Plaintiff’s child fell from a window. The window was in a multiple dwelling and there was no window guard. The building had no insurance, and the owner eventually took off. Was there legal malpractice in Plaintiff’s attorney failing to file a lis pendens or to seek pre-judgment attachment?
The short answer is no, which illustrates the "but for" (and the hardest) portion of legal malpractice.
In Noel v Feinberg 2014 NY Slip Op 32230(U) August 15, 2014 Supreme Court, Kings County
Docket Number: 502465/12 Judge: David I. Schmidt discusses when pre-judgment attachment may be permitted, and when a lis pendens may be filed.
"Plaintiff commenced this action seeking to recover damages for the alleged
malpractice committed by defendants in the Personal Injury Action. Therein, plaintiffs sought to recover damages for injuries sustained by the infant plaintiff on July 12, 1997 when
he fell out of a window that did not have proper and/or adequate window guards.

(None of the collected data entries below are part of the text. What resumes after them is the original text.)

$ cat src/verilog/oehb.sv
module oehb (
    input  logic                         clk,
    input  logic                         rst,
    input  logic [fptosi_pkg::WIDTH-1:0] ins,
    input  logic                         ins_valid,
    output logic                         ins_ready,
    output logic [fptosi_pkg::WIDTH-1:0] outs,
    output logic                         outs_valid,
    input  logic                         outs_ready
);

    // ----------------------------------------------------------------------
    // Storage
    // ----------------------------------------------------------------------

    // One entry plus occupancy
    logic                         full;
    logic [fptosi_pkg::WIDTH-1:0] data_q;

    // Room when empty, or when the held entry leaves this cycle
    assign ins_ready = !full || outs_ready;

    // Occupancy
    always_ff @(posedge clk) begin
        if (rst) begin
            full <= 1'b0;
        end else if (ins_ready) begin
            // Reload or drain in one step
            full <= ins_valid;
        end
    end

    // Payload only written on an accepted item
    always_ff @(posedge clk) begin
        if (ins_valid && ins_ready) begin
            data_q <= ins;
        end
    end

    assign outs       = data_q;
    assign outs_valid = full;

    // ----------------------------------------------------------------------
    // Checks
    // ----------------------------------------------------------------------

    // Offered result stays put until taken
    stall_stable_a: assert property (
        @(posedge clk) disable iff (rst)
        (outs_valid && !outs_ready) |=> (outs_valid && $stable(outs))
    ) else $error("oehb: output changed under back-pressure");

endmodule

$ cat src/verilog/delay_buffer.sv
module delay_buffer #(
    parameter int SIZE = fptosi_pkg::PIPE_STAGES
) (
    input  logic clk,
    input  logic rst,
    input  logic valid_in,
    input  logic ready_in,
    output logic valid_out
);

    // ----------------------------------------------------------------------
    // Valid shift register
    // ----------------------------------------------------------------------

    // Bit i follows data stage i
    logic [SIZE-1:0] valid_sr;

    always_ff @(posedge clk) begin
        if (rst) begin
            valid_sr <= '0;
        end else if (ready_in) begin
            // Bubbles move too, whole line shifts as one
            valid_sr[0] <= valid_in;
            for (int i = 1; i < SIZE; i++) begin
                valid_sr[i] <= valid_sr[i-1];
            end
        end
    end

    // Last stage feeds the output buffer
    assign valid_out = valid_sr[SIZE-1];

    // Stalled line must not move
    hold_on_stall_a: assert property (
        @(posedge clk) disable iff (rst)
        !ready_in |=> $stable(valid_out)
    ) else $error("delay_buffer: valid_out moved while stalled");

endmodule

$ cat src/verilog/fp_int_convert.sv
module fp_int_convert (
    input  logic                                  sign,
    input  fptosi_pkg::conv_class_e               conv_class,
    input  logic [fptosi_pkg::FRAC_W:0]           mantissa,
    input  logic signed [fptosi_pkg::SHIFT_W-1:0] shift,
    output logic [fptosi_pkg::WIDTH-1:0]          converted
);

    // ----------------------------------------------------------------------
    // Mantissa alignment
    // ----------------------------------------------------------------------

    // Mantissa widened to the result word
    logic [fptosi_pkg::WIDTH-1:0]   mant_ext;

    // Shift distance without sign
    logic [fptosi_pkg::SHIFT_W-1:0] shift_mag;

    // Unsigned integer part before the sign is applied
    logic [fptosi_pkg::WIDTH-1:0]   magnitude;

    assign mant_ext = {{(fptosi_pkg::WIDTH - fptosi_pkg::FRAC_W - 1){1'b0}}, mantissa};

    // Negative shift means right shift by its magnitude
    assign shift_mag = shift[fptosi_pkg::SHIFT_W-1] ? $unsigned(-shift)
                                                     : $unsigned(shift);

    // Right shift drops fraction bits, which is the truncation
    // Left shift stops at +7 so bit 31 stays clear
    assign magnitude = shift[fptosi_pkg::SHIFT_W-1] ? (mant_ext >> shift_mag)
                                                     : (mant_ext << shift_mag);

    // ----------------------------------------------------------------------
    // Result select
    // ----------------------------------------------------------------------
    always_comb begin
        case (conv_class)
            fptosi_pkg::CLS_ZERO,
            fptosi_pkg::CLS_FRACTION: begin
                // Truncates to zero, sign dropped
                converted = '0;
            end
            fptosi_pkg::CLS_SATURATE: begin
                // Clamp by sign bit, NaN included
                converted = sign ? fptosi_pkg::INT_MIN : fptosi_pkg::INT_MAX;
            end
            fptosi_pkg::CLS_NORMAL: begin
                // Two's complement negate
                converted = sign ? (~magnitude + 1'b1) : magnitude;
            end
            default: begin
                converted = '0;
            end
        endcase
    end

endmodule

In support of the motion, defendants argue that their representation of plaintiffs in the Personal Injury Action did not fall below the applicable standard of care and that their alleged actions and/or inactions are not the proximate cause of plaintiffs alleged damages. More specifically, defendants argue that a pre-judgment attachment and lis pendens were not available in the Personal Injury Action. Defendants also contend that plaintiff fails to plead that but for defendants’ conduct in not seeking these provisional remedies, they would have been able to enforce the judgment obtained, so that they fail to establish that the alleged malpractice was the proximate cause of their alleged damages. Further, defendants contend that plaintiffs action is premature in that he has yet to
sustain any actual or ascertainable damages, since he is free to pursue the true tortfeasor, Mr.

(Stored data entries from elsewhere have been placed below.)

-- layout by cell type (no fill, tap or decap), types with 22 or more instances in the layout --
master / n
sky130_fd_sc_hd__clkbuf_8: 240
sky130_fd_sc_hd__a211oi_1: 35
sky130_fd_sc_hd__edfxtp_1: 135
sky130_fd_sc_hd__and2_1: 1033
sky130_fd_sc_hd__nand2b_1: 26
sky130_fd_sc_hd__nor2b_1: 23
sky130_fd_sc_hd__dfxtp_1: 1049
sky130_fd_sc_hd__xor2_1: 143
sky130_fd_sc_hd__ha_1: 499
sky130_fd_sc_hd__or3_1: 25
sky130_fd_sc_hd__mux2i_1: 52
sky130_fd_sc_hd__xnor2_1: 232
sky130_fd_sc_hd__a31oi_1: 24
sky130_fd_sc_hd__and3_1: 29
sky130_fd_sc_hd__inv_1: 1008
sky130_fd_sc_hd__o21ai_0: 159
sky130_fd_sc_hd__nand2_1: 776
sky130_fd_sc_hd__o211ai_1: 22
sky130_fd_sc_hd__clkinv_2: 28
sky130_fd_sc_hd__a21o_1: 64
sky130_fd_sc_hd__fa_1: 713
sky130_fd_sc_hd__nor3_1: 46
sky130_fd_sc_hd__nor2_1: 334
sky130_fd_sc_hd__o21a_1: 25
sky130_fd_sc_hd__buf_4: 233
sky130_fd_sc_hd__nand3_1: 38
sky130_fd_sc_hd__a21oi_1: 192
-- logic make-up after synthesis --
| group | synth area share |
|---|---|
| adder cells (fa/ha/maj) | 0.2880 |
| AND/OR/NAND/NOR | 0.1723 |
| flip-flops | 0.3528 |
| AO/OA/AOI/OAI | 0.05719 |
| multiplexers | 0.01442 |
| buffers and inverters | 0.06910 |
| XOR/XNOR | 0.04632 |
==> src/hdl/gb_map_pkg.sv <==
/*
 * memory map for the console glue: register addresses, region bits,
 * ram sizes, interrupt vector rules, serial timing and the select struct
 */
package gb_map_pkg;

	// ------------------------------------------------------------
	// bus widths
	localparam int ADDR_W = 16;
	localparam int DATA_W = 8;

	// single registers in the io page
	localparam logic [15:0] ADDR_JOYP = 16'hFF00;	// joypad matrix
	localparam logic [15:0] ADDR_SB   = 16'hFF01;	// serial data, reads open bus
	localparam logic [15:0] ADDR_SC   = 16'hFF02;	// serial control
	localparam logic [15:0] ADDR_IF   = 16'hFF0F;	// interrupt flags
	localparam logic [15:0] ADDR_IE   = 16'hFFFF;	// interrupt enable

	// ------------------------------------------------------------
	// region decode, upper address bits
	localparam logic [1:0] WRAM_BASE_HI  = 2'b11;		// c000 up, echo included
	localparam logic [8:0] ZPRAM_BASE_HI = 9'h1FF;		// ff80..fffe
	localparam logic [2:0] CRAM_BASE_HI  = 3'b101;		// cart ram a000..bfff
	localparam logic [7:0] IO_PAGE       = 8'hFF;		// excluded from wram
	localparam int WRAM_AW  = 13;
	localparam int ZPRAM_AW = 7;

	// interrupts
	localparam int IRQ_N     = 5;
	localparam int IRQ_IDX_W = $clog2(IRQ_N);
	localparam logic [7:0] IRQ_VEC_BASE = 8'h40;
	localparam logic [7:0] IRQ_VEC_STEP = 8'd8;
	localparam logic [7:0] IRQ_VEC_NONE = 8'h55;	// nothing pending

	// serial stub, 8192 Hz bit clock at 4 MHz
	localparam int SERIAL_BIT_CYCLES = 512;
	localparam int SERIAL_BITS       = 8;
	localparam int SERIAL_DIV_W      = $clog2(SERIAL_BIT_CYCLES);
	localparam int SERIAL_CNT_W      = $clog2(SERIAL_BITS + 1);

	localparam logic [7:0] OPEN_BUS = 8'hFF;

	// one select bit per region, at most one set
	typedef struct packed {
		logic cart;
		logic wram;
		logic zpram;
		logic joyp;
		logic sb;
		logic sc;
		logic if_reg;
		logic ie_reg;
	} sel_t;

endpackage
[src/hdl/gb_bus_decode.sv]
/*
 * cpu address decoder, cartridge strobes and the registered
 * read data mux with one cycle of latency
 */
`timescale 1ns/1ns

module gb_bus_decode (
	input  logic                    clk,
	input  logic                    reset,
	input  gb_bus_pkg::cpu_bus_t    cpu,
	output gb_map_pkg::sel_t        sel,
	output gb_bus_pkg::cart_req_t   cart,
	input  logic [7:0]              cart_do,
	input  logic [7:0]              joyp_rdata,
	input  logic [7:0]              sc_rdata,
	input  logic [7:0]              if_rdata,
	input  logic [7:0]              ie_rdata,
	input  logic [7:0]              ram_rdata,
	output logic [7:0]              rdata
);

	gb_map_pkg::sel_t rd_sel;	// region of the read in flight
	logic             rd_pend;	// read issued last cycle

	// ------------------------------------------------------------
	// address decode
	always_comb begin
		sel        = '0;
		sel.cart   = !cpu.addr[15] ||										// rom below 8000
			(cpu.addr[15:13] == gb_map_pkg::CRAM_BASE_HI);
		sel.wram   = (cpu.addr[15:14] == gb_map_pkg::WRAM_BASE_HI) &&
			(cpu.addr[15:8] != gb_map_pkg::IO_PAGE) &&					// echo aliases here
			(cpu.addr[15:8] != 8'hFE);										// oam page stays unmapped
		sel.zpram  = (cpu.addr[15:7] == gb_map_pkg::ZPRAM_BASE_HI) &&
			(cpu.addr != gb_map_pkg::ADDR_IE);
		sel.joyp   = cpu.addr == gb_map_pkg::ADDR_JOYP;
		sel.sb     = cpu.addr == gb_map_pkg::ADDR_SB;
		sel.sc     = cpu.addr == gb_map_pkg::ADDR_SC;
		sel.if_reg = cpu.addr == gb_map_pkg::ADDR_IF;
		sel.ie_reg = cpu.addr == gb_map_pkg::ADDR_IE;
	end

	// cartridge sees the cpu's own address and data
	assign cart = '{addr: cpu.addr, rd: cpu.rd & sel.cart, wr: cpu.wr & sel.cart,
		wdata: cpu.wdata};

	// ------------------------------------------------------------
	// read pipeline
	always_ff @(posedge clk) begin
		if (reset)
			rd_pend <= 1'b0;
		else
			rd_pend <= cpu.rd;
		if (cpu.rd)
			rd_sel <= sel;		// remember where the byte comes from
	end

	// byte is picked the cycle after the read, then held
	always_ff @(posedge clk) begin
		if (rd_pend) begin
			if (rd_sel.cart)
				rdata <= cart_do;
			else if (rd_sel.wram || rd_sel.zpram)
				rdata <= ram_rdata;						// sync ram output
			else if (rd_sel.joyp)
				rdata <= joyp_rdata;
			else if (rd_sel.sb)
				rdata <= gb_map_pkg::OPEN_BUS;			// no link partner
			else if (rd_sel.sc)
				rdata <= sc_rdata;
			else if (rd_sel.if_reg)
				rdata <= if_rdata;
			else if (rd_sel.ie_reg)
				rdata <= ie_rdata;
			else
				rdata <= gb_map_pkg::OPEN_BUS;			// unmapped
		end
	end

	// cpu never strobes both directions at once
	a_rd_wr_excl: assert property (@(posedge clk) disable iff (reset)
		!(cpu.rd && cpu.wr));

endmodule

George. In this regard, defendants allege that pursuant to CPLR 211 (b ), there is a 20-year statue of limitations to enforce the judgment. Accordingly, this statue of limitations will not expire until at least March 7, 2020. In addition, plaintiff can still pursue a claim for fraudulent conveyance against Mr. Meisels, since pursuant to CPLR 208, the statue of limitations on that claim is three years after the infant plaintiffs birthday, or July 5, 2014. Finally, defendants argue that they exercised ordinary and reasonable care in representing plaintiff in the Personal Injury Action.
Defendants also explain that during the pre-trial phase of that action, they and the Weicholz Firm expressed concern to the court regarding the lack of liability insurance and insolvency of Mr. George at a pre-trial conference held on November 1, 1999, when they made an oral application to the court for an order of attachment. That application was denied, but Mr. George was ordered to provide an affidavit listing his assets. In his affidavit, dated December 13, 1999, Mr. George stated that he owned three properties valued at $4 76,000, although he held a combined equity of only $176,830.
Pursuant to CPLR 6201(3), the only provision that could be applicable to the facts now before the court:
"An order of attachment may be granted in any
action . . . where the plaintiff has demanded and would be
entitled, in whole or in part, or in the alternative, to a money
judgment against one or more defendants, when:
"[T]he defendant, with intent to defraud his creditors or
frustrate the enforcement of a judgment that might be rendered
in plaintiffs favor, has assigned, disposed of, encumbered or
secreted property, or removed it from the state or is about to do
any of these acts."
(see generally Crescentini v Slate Hill Biomass Energy, LLC, 113 AD3d 806 ; Corsi v Vroman, 37 AD3d 397 ). ‘"Furthermore, the mere removal, assignment or other disposition of property is not grounds for attachment"’ (Corsi, 37 AD3d at 397, quoting Computer Strategies v Commodore Bus. Machs., 105 AD2d 167, 173 ; accord Mitchell v Fidelity Borrowing LLC, 34 AD3d 366, 366-367 ).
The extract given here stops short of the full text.